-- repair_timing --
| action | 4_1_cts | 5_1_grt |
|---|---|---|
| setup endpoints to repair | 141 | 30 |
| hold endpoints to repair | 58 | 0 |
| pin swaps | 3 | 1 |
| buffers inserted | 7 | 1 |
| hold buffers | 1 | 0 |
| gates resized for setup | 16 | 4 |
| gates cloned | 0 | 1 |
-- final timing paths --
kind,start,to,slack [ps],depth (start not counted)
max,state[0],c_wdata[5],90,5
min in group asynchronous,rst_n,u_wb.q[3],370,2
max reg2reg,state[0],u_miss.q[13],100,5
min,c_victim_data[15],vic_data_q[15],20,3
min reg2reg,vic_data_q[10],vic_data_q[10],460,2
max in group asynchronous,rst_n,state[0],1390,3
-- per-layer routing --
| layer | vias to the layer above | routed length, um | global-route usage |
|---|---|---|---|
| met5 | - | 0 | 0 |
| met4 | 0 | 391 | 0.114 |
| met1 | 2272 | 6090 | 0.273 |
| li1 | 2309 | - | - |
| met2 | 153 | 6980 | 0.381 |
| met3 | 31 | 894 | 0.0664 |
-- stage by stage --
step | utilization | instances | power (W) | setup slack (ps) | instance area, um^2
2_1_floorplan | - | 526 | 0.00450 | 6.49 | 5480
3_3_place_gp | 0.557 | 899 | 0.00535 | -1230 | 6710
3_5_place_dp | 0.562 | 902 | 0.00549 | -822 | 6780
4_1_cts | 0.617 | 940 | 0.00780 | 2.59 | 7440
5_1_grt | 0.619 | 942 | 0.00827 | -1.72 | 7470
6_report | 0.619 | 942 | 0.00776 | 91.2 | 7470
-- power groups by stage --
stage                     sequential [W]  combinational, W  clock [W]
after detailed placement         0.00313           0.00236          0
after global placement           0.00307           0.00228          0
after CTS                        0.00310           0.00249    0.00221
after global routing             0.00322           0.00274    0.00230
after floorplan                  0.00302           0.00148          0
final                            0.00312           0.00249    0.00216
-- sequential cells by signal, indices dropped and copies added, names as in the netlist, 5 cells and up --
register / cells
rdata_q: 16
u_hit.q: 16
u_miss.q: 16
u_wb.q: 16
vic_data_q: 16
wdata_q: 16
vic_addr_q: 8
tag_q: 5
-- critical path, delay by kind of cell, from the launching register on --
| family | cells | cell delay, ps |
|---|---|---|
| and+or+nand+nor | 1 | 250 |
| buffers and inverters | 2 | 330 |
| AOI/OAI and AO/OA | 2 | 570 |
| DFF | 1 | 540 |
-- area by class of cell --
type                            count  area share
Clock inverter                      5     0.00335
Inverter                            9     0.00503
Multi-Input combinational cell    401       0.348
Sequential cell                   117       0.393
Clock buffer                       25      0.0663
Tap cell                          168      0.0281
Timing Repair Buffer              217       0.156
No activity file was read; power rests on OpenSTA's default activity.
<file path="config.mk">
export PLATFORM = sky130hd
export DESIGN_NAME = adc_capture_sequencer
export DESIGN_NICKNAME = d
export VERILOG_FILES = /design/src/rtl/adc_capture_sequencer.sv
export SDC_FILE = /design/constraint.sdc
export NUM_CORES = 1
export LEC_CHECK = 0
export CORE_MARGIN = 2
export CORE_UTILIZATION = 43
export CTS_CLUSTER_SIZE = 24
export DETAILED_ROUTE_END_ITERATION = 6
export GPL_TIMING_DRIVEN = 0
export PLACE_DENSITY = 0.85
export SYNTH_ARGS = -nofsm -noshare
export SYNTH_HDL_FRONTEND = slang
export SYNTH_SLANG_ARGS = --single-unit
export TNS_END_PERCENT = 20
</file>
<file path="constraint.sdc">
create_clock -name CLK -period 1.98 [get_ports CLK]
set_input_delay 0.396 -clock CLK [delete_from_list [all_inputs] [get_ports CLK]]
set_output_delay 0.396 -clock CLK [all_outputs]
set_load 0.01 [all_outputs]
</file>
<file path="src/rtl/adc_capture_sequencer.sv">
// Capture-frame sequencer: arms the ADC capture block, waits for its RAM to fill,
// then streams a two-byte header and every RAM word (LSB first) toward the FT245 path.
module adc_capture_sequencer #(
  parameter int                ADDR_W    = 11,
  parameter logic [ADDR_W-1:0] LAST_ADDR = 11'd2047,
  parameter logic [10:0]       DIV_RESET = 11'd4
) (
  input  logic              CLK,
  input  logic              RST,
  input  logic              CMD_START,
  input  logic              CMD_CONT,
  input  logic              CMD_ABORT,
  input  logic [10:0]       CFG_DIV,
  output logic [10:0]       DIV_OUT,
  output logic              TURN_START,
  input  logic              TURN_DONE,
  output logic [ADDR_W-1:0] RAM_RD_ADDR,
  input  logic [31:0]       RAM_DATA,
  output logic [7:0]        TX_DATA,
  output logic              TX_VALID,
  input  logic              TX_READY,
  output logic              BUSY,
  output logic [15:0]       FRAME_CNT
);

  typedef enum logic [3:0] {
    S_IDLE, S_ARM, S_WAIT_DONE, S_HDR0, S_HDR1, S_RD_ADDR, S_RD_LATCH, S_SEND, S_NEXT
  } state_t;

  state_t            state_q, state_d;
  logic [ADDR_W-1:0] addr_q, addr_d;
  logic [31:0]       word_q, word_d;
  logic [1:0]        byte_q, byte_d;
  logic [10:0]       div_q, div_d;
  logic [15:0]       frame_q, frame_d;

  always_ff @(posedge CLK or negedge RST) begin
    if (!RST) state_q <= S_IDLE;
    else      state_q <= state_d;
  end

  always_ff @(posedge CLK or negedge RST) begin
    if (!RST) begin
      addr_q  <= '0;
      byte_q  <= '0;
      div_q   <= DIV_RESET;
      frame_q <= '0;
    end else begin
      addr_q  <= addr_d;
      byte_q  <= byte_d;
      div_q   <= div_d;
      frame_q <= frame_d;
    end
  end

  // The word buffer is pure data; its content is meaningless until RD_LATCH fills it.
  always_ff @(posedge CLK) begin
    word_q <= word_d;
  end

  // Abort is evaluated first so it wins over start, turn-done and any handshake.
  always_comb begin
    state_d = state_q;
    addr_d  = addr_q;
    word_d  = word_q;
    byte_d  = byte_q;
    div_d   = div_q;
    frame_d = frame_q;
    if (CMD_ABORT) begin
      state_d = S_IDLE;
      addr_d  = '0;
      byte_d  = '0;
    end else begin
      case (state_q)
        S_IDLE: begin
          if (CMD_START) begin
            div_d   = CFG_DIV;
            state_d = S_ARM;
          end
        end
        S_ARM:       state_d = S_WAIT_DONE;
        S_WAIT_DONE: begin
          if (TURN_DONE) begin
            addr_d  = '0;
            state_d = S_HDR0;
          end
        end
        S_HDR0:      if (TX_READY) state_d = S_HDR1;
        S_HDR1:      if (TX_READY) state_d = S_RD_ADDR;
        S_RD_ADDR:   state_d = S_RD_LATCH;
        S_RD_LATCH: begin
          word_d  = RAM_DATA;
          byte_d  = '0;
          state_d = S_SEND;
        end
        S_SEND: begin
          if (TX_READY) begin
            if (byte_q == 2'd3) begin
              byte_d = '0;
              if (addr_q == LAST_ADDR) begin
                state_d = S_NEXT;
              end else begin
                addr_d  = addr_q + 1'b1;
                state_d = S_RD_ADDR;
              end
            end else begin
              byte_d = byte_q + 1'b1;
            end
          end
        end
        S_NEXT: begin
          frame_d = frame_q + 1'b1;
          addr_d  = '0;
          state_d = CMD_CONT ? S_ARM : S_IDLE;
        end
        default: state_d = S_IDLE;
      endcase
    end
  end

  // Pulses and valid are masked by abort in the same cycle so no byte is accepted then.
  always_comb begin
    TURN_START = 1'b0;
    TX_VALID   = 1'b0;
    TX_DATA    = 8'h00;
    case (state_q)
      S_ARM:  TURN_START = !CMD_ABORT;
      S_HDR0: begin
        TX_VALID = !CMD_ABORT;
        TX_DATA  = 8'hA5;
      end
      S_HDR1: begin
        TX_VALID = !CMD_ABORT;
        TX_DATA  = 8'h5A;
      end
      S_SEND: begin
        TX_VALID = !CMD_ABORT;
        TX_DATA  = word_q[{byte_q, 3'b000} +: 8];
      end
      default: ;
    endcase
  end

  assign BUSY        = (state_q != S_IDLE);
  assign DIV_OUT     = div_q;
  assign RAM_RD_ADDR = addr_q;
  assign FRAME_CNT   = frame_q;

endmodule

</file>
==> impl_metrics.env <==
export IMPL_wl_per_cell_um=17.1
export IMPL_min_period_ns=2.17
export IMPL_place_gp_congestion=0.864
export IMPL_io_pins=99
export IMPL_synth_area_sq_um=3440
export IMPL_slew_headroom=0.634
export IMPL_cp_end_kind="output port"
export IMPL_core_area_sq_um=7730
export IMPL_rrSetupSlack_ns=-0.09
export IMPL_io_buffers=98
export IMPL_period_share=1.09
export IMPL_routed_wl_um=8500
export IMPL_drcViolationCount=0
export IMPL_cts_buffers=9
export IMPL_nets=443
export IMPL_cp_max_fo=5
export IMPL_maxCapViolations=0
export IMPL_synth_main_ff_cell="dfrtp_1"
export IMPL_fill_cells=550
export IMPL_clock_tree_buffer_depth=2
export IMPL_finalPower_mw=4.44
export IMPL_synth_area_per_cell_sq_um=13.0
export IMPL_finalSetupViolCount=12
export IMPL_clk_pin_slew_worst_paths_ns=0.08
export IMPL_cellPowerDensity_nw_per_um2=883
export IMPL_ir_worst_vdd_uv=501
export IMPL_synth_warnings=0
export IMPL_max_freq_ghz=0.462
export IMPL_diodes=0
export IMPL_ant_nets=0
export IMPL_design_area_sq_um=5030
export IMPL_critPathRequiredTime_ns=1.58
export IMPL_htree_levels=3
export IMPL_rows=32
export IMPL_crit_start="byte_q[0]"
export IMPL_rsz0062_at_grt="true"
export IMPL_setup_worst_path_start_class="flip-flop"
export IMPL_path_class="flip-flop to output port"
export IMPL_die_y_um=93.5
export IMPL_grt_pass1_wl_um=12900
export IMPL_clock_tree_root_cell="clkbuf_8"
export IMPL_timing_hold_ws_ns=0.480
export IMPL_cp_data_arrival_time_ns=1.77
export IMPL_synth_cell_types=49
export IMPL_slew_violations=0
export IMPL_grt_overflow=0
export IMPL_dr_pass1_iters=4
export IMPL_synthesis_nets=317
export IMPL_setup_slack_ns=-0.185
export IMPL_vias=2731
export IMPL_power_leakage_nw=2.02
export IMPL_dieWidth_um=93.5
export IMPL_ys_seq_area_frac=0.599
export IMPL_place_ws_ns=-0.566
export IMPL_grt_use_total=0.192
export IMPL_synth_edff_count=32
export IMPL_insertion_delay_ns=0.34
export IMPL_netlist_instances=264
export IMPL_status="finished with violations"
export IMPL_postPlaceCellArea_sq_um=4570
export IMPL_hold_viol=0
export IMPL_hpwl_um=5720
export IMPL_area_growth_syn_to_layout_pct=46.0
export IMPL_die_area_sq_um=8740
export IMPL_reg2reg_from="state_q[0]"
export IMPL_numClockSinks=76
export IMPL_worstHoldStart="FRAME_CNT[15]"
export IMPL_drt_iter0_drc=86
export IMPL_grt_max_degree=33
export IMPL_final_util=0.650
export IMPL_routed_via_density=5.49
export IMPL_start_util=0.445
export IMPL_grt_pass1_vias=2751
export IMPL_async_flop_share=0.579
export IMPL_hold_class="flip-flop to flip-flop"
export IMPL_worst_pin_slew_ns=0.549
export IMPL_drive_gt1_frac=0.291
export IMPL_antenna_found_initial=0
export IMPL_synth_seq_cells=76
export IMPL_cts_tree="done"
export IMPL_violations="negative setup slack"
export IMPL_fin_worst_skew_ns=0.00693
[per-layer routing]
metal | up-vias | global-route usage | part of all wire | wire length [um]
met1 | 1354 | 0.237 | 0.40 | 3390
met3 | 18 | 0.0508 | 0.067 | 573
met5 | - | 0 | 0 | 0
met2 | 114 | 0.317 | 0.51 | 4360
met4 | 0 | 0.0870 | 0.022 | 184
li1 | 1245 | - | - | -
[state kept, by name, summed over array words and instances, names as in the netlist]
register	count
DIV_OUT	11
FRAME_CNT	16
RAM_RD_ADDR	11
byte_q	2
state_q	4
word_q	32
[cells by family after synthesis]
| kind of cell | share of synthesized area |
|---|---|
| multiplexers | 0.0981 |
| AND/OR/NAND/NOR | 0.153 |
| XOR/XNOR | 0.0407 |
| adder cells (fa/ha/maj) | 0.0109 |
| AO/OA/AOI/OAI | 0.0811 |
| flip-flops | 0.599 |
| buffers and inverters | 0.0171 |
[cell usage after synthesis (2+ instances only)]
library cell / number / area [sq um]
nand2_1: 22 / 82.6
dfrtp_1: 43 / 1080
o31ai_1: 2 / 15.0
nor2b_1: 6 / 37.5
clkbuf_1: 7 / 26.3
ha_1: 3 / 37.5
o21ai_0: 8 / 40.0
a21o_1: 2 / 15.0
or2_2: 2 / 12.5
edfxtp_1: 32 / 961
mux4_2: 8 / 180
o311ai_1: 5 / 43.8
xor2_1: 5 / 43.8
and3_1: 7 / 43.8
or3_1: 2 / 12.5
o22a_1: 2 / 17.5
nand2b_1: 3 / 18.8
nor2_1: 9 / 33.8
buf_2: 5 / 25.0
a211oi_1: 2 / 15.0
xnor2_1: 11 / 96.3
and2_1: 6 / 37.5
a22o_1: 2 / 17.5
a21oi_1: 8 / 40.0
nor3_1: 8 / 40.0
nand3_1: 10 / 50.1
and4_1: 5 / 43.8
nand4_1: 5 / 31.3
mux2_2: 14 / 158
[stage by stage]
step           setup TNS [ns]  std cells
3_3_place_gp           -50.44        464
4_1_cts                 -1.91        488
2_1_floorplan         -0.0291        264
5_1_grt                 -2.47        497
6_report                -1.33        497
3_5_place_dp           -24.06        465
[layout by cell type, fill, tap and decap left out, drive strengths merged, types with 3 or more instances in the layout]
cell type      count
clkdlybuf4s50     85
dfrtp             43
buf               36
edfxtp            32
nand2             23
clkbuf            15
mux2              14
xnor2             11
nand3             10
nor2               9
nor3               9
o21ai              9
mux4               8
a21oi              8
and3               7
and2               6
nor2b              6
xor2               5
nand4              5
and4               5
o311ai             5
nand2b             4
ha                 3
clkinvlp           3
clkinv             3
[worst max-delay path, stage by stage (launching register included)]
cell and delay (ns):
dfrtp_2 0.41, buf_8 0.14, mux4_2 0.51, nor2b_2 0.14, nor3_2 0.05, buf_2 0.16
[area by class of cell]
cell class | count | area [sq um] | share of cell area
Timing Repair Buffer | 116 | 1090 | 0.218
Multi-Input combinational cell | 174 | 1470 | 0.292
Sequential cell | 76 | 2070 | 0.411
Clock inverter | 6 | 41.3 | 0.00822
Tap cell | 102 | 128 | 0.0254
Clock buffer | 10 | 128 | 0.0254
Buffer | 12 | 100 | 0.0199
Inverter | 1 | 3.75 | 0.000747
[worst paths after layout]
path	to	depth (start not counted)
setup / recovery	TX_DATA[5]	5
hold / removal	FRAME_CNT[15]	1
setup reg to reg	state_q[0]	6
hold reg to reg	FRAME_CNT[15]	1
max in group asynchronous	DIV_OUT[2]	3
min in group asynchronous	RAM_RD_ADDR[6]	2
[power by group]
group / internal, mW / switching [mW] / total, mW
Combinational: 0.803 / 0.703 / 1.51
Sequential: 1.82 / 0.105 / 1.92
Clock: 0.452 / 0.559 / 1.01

= = = = =

WORK REQUIRED:
What is the number of lines in the records that contain the word "gates"? Answer with the number and nothing else.

SOLUTION FOR THIS PROBLEM:
2